Gasoline Direct Injection - Theory of Operation

Theory of Operation

The major advantages of a GDI engine are increased fuel efficiency and high power output. Emissions levels can also be more accurately controlled with the GDI system. The cited gains are achieved by the precise control over the amount of fuel and injection timings that are varied according to engine load. In addition, there are no throttling losses in some GDI engines, when compared to a conventional fuel-injected or carbureted engine, which greatly improves efficiency, and reduces 'pumping losses' in engines without a throttle plate. Engine speed is controlled by the engine control unit/engine management system (EMS), which regulates fuel injection function and ignition timing, instead of having a throttle plate that restricts the incoming air supply.
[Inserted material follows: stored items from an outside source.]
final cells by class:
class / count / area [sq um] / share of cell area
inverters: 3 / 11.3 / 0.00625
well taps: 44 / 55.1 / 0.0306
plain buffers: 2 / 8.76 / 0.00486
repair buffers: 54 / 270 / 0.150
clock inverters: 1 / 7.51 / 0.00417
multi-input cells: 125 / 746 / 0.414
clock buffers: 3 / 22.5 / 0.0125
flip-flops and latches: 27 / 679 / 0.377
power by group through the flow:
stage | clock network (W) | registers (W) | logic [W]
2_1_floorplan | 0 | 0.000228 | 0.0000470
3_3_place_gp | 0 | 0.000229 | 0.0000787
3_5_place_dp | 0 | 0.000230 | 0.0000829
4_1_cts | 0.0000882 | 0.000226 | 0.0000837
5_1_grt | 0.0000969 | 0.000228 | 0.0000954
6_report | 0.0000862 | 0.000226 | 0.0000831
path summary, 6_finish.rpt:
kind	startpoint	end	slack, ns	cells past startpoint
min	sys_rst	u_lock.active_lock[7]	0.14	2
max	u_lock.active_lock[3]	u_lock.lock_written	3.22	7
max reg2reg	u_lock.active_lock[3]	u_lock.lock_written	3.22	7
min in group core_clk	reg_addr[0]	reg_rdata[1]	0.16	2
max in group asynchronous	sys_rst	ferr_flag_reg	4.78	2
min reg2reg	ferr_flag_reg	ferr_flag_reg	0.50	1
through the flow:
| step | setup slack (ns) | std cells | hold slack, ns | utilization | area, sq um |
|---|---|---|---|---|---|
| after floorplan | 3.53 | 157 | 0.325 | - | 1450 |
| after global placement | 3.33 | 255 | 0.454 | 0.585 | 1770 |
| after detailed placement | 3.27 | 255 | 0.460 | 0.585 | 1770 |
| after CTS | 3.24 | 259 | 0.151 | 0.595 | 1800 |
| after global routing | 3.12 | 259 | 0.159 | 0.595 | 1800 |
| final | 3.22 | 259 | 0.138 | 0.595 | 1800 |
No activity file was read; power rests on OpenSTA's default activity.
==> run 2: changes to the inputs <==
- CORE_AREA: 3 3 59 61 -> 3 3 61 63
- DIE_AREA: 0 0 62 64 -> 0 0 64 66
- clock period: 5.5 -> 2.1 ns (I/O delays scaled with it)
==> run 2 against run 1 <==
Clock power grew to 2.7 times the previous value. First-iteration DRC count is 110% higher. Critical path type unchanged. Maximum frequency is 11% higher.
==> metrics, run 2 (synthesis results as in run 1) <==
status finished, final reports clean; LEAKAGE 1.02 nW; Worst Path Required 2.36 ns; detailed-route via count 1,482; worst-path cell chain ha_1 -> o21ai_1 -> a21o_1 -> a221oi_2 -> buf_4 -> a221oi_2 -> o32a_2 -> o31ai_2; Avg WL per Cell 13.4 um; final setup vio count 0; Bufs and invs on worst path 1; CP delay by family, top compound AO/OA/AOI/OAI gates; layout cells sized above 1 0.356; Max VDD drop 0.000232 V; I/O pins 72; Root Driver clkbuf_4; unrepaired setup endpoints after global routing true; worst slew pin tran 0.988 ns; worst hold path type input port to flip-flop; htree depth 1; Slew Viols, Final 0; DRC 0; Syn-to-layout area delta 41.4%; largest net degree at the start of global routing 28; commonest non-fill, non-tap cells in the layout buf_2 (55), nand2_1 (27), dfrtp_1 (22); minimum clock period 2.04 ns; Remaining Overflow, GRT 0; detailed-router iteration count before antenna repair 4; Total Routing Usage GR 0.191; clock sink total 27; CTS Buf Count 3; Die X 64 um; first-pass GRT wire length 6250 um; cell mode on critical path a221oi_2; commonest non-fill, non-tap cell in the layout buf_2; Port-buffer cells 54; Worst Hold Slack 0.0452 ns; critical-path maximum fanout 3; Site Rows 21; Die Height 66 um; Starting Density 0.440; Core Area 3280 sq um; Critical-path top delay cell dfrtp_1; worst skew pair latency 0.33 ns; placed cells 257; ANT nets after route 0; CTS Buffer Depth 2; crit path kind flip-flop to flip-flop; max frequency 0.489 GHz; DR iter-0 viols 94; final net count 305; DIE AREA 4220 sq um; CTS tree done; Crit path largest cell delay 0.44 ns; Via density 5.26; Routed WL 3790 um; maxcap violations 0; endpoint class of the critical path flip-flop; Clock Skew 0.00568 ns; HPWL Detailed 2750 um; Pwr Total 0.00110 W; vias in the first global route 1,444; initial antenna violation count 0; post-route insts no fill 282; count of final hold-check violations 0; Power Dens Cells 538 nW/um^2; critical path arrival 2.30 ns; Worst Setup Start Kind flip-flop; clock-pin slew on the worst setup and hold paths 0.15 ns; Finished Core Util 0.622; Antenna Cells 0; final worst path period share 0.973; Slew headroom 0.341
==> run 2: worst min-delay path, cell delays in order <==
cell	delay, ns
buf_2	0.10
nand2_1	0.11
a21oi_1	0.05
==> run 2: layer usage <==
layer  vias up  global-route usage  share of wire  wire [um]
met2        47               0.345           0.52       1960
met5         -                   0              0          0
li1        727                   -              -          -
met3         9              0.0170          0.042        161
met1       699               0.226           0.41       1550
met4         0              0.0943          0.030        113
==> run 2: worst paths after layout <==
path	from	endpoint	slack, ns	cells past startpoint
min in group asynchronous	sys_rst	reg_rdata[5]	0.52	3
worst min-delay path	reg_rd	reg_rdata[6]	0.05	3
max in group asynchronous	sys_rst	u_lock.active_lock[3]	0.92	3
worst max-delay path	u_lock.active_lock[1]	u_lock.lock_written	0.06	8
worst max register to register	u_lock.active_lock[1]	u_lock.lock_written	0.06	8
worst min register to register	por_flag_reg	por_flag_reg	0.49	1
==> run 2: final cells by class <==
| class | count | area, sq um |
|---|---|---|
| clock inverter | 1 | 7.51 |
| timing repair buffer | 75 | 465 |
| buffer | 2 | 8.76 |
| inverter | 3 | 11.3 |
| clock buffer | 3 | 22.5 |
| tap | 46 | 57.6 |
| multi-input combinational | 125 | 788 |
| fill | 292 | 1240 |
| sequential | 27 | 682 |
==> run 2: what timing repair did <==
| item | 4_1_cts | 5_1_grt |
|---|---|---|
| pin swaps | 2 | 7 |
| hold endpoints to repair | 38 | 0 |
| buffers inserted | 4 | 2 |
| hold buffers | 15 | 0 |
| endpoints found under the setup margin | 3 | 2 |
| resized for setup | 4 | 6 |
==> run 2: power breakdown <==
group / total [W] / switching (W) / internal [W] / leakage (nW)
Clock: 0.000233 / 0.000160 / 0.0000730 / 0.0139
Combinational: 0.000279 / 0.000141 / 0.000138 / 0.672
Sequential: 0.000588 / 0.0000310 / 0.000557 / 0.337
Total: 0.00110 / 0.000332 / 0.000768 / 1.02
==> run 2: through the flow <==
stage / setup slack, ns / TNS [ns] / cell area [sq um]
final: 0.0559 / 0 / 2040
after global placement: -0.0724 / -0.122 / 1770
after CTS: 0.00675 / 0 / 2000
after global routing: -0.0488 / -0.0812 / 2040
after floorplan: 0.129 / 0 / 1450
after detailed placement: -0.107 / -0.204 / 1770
$ cat src/hw/standby_pkg.sv
package standby_pkg;

  // ----------------------------------------------------------------
  // Register map of the plain register port
  // ----------------------------------------------------------------
  localparam int          REG_ADDR_W      = 4;
  localparam logic [3:0]  OFS_CTRL        = 4'h0;
  localparam logic [3:0]  OFS_STATUS      = 4'h4;
  localparam int          CTRL_IRQ_EN_BIT = 0;
  localparam int          STAT_HALT_BIT   = 0;
  localparam int          STAT_STOP_BIT   = 1;
  localparam int          STAT_WARM_BIT   = 2;
  localparam int          STAT_MODE_LSB   = 3;
  localparam int          STAT_GRANT_BIT  = 5;
  localparam logic        IRQ_EN_RESET    = 1'b0;
  localparam logic [7:0]  RDATA_RESET     = 8'h00;

  // ----------------------------------------------------------------
  // Standby modes, coded as {mode_select_a, mode_select_b}
  // ----------------------------------------------------------------
  localparam logic [1:0]  MODE_RUN                 = 2'h3;
  localparam logic [1:0]  core_and_clkout_off_mode = 2'h0;
  localparam logic [1:0]  core_off_clkout_on_mode  = 2'h1;
  localparam logic [1:0]  MODE_OSC_OFF             = 2'h2;
  localparam logic [1:0]  MODE_RESET               = MODE_RUN;

  // ----------------------------------------------------------------
  // Oscillator start-up delay: 2^14 + 2.5 clock periods
  // ----------------------------------------------------------------
  localparam int          WARM_POW          = 14;
  localparam int          WARM_HALF_PERIODS = 2 * (2 ** WARM_POW) + 5;
  localparam int          WARM_CYCLES       = (WARM_HALF_PERIODS + 1) / 2;
  localparam int          WARM_CNT_W        = 15;
  localparam logic [6:0]  REFRESH_RESET     = 7'h00;

  // ----------------------------------------------------------------
  // Machine cycle kinds and sequencer states
  // ----------------------------------------------------------------
  typedef enum logic [2:0] {
    CYC_FETCH   = 3'h0,
    CYC_MEM_RD  = 3'h1,
    CYC_MEM_WR  = 3'h2,
    CYC_IO_RD   = 3'h3,
    CYC_IO_WR   = 3'h4,
    CYC_INT_ACK = 3'h5
  } cyc_kind_e;

  typedef enum logic [6:0] {
    SEQ_T1      = 7'h01,
    SEQ_T2      = 7'h02,
    SEQ_T3      = 7'h04,
    fourth_t_state = 7'h08,
    SEQ_GRANT   = 7'h10,
    SEQ_STOPPED = 7'h20,
    SEQ_WARM    = 7'h40
  } seq_e;

endpackage : standby_pkg
File: config.mk
export PLATFORM = sky130hd
export DESIGN_NAME = mgp_port
export DESIGN_NICKNAME = d
export VERILOG_FILES = /design/src/logic/mgp_pkg.sv /design/src/logic/mgp_port.sv
export SDC_FILE = /design/constraint.sdc
export NUM_CORES = 1
export LEC_CHECK = 0
export BUFFER_PORTS_ARGS = -buffer_cell sky130_fd_sc_hd__buf_2
export CAP_MARGIN = 20
export CORE_AREA = 2 2 145 132
export DETAILED_ROUTE_END_ITERATION = 7
export DIE_AREA = 0 0 147 134
export PLACE_DENSITY = 0.8
export SLEW_MARGIN = 20
export SYNTH_ARGS = -nofsm -noshare
export SYNTH_HDL_FRONTEND = slang
export SYNTH_SLANG_ARGS = --single-unit
export TNS_END_PERCENT = 1
File: constraint.sdc
create_clock -name clk_i -period 3 [get_ports clk_i]
set_input_delay 0.15 -clock clk_i [delete_from_list [all_inputs] [get_ports clk_i]]
set_output_delay 0.15 -clock clk_i [all_outputs]
set_load 0.02 [all_outputs]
Adding this function to the EMS requires considerable enhancement of its processing and memory, as direct injection plus the engine speed management must have very precise algorithms for good performance and drivability.

The engine management system continually chooses among three combustion modes: ultra lean burn, stoichiometric, and full power output. Each mode is characterized by the air-fuel ratio. The stoichiometric air-fuel ratio for gasoline is 14.7:1 by weight, but ultra lean mode can involve ratios as high as 65:1 (or even higher in some engines, for very limited periods). These mixtures are much leaner than in a conventional engine and reduce fuel consumption considerably.
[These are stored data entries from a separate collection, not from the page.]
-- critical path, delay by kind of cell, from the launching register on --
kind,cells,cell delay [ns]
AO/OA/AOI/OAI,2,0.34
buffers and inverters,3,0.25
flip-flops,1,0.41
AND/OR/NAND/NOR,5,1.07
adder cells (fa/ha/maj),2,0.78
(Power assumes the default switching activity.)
File: src/scl_serial_in.sv
// constants package and serial input shift register with pin synchronisers
`timescale 1ns/1ns
`default_nettype none

package scl_pkg;
    localparam int WORD_W      = 24;
    localparam int TIMER_W     = 8;
    localparam int SYNC_STAGES = 2;
    // latch select codes in the two low word bits
    typedef enum logic [1:0] {
        SEL_REF  = 2'b00,
        SEL_DIV  = 2'b01,
        SEL_FUNC = 2'b10,
        SEL_INIT = 2'b11
    } scl_sel_type;
    // reference latch payload
    localparam int RF_HI       = 23;
    localparam int RF_LO       = 2;
    // divider latch fields; bits 23:22 are ignored
    localparam int DV_GAIN     = 21;
    localparam int DV_MAIN_HI  = 20;
    localparam int DV_MAIN_LO  = 8;
    localparam int DV_SW_HI    = 7;
    localparam int DV_SW_LO    = 2;
    // function latch fields
    localparam int FL_PRE_HI   = 23;
    localparam int FL_PRE_LO   = 22;
    localparam int FL_PD_B     = 21;
    localparam int FL_CUR_B_HI = 20;
    localparam int FL_CUR_B_LO = 18;
    localparam int FL_CUR_A_HI = 17;
    localparam int FL_CUR_A_LO = 15;
    localparam int FL_TC_HI    = 14;
    localparam int FL_TC_LO    = 11;
    localparam int FL_FL_MODE  = 10;
    localparam int FL_FL_EN    = 9;
    localparam int FL_POL      = 8;
    localparam int FL_CP_OFF   = 7;
    localparam int FL_SEL_HI   = 6;
    localparam int FL_SEL_LO   = 4;
    localparam int FL_PD_A     = 3;
    localparam int FL_HOLD     = 2;
    localparam logic [TIMER_W-1:0] TIMER_ONE       = 8'h01;
    localparam logic [7:0]         TIMEOUT_STEP_DF = 8'h04;
endpackage
===== config.mk =====
export PLATFORM = sky130hd
export DESIGN_NAME = pcarf_top
export DESIGN_NICKNAME = d
export VERILOG_FILES = /design/src/verilog/pcarf_pkg.sv /design/src/verilog/pcarf_top.sv /design/src/verilog/pcarf_edge.sv
export VERILOG_INCLUDE_DIRS = /design/src /design/src/verilog
export SDC_FILE = /design/constraint.sdc
export NUM_CORES = 1
export LEC_CHECK = 0
export BUFFER_PORTS_ARGS = -buffer_cell sky130_fd_sc_hd__clkbuf_2
export CORE_ASPECT_RATIO = 0.6
export CORE_UTILIZATION = 40
export DETAILED_ROUTE_END_ITERATION = 10
export PLACE_DENSITY = 0.7
export SYNTH_ARGS = -nofsm -noshare
export SYNTH_HDL_FRONTEND = slang
export SYNTH_SLANG_ARGS = --single-unit

===== constraint.sdc =====
create_clock -name pclk -period 2.6 [get_ports pclk]
set_input_delay 0.52 -clock pclk [delete_from_list [all_inputs] [get_ports pclk]]
set_output_delay 0.52 -clock pclk [all_outputs]
set_load 0.05 [all_outputs]

===== src/verilog/pcarf_cfg.svh =====
`ifndef PCARF_CFG_SVH
`define PCARF_CFG_SVH
`define PCARF_CTRL_OFFSET 12'hd8
`define PCARF_MODE_OFFSET 12'hdc
`define PCARF_IRQ_STATUS_OFFSET 12'he0
`define PCARF_IRQ_MASK_OFFSET 12'he4
`define PCARF_COUNT_OFFSET 12'he8
`define PCARF_WDOG_OFFSET 12'hec
`define PCARF_OVF_BIT 7
`define PCARF_RUN_BIT 6
`define PCARF_RSVD_BIT 5
`define PCARF_MODE_OVF_IE_BIT 0
`define PCARF_MODE_EXTCLK_BIT 1
`define PCARF_MODE_WDOG_EN_BIT 6
`define PCARF_CTRL_RESET 8'h00
`define PCARF_MODE_RESET 8'h00
`define PCARF_MASK_RESET 8'h00
`define PCARF_WDOG_RESET 16'hffff
`endif


===== src/verilog/pcarf_pkg.sv =====
package pcarf_pkg;
  typedef struct packed {
    logic [11:0] addr;
    logic write;
    logic [31:0] wdata;
  } pcarf_req_type;
  typedef enum logic [1:0] {
    pcarf_ext_idle = 2'b00,
    pcarf_ext_high = 2'b01
  } pcarf_ext_state_type;
endpackage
• Ultra lean burn or stratified charge mode is used for light-load running conditions, at constant or reducing road speeds, where no acceleration is required. The fuel is not injected at the intake stroke but rather at the latter stages of the compression stroke. The combustion takes place in a cavity on the piston's surface which has a toroidal or an ovoidal shape, and is placed either in the center (for central injector), or displaced to one side of the piston that is closer to the injector. The cavity creates the swirl effect so that the small amount of air-fuel mixture is optimally placed near the spark plug. This stratified charge is surrounded mostly by air and residual gases, which keeps the fuel and the flame away from the cylinder walls. Decreased combustion temperature allows for lowest emissions and heat losses and increases air quantity by reducing dilation, which delivers additional power. This technique enables the use of ultra-lean mixtures that would be impossible with carburetors or conventional fuel injection.
• Stoichiometric mode is used for moderate load conditions. Fuel is injected during the intake stroke, creating a homogeneous fuel-air mixture in the cylinder. From the stoichiometric ratio, an optimum burn results in a clean exhaust emission, further cleaned by the catalytic converter.
• Full power mode is used for rapid acceleration and heavy loads (as when climbing a hill). The air-fuel mixture is homogeneous and the ratio is slightly richer than stoichiometric, which helps prevent knock (pinking). The fuel is injected during the intake stroke.

It is also possible to inject more than once during a single cycle. After the first fuel charge has been ignited, it is possible to add fuel as the piston descends. The benefits are more power and economy, but certain octane fuels have been seen to cause exhaust valve erosion.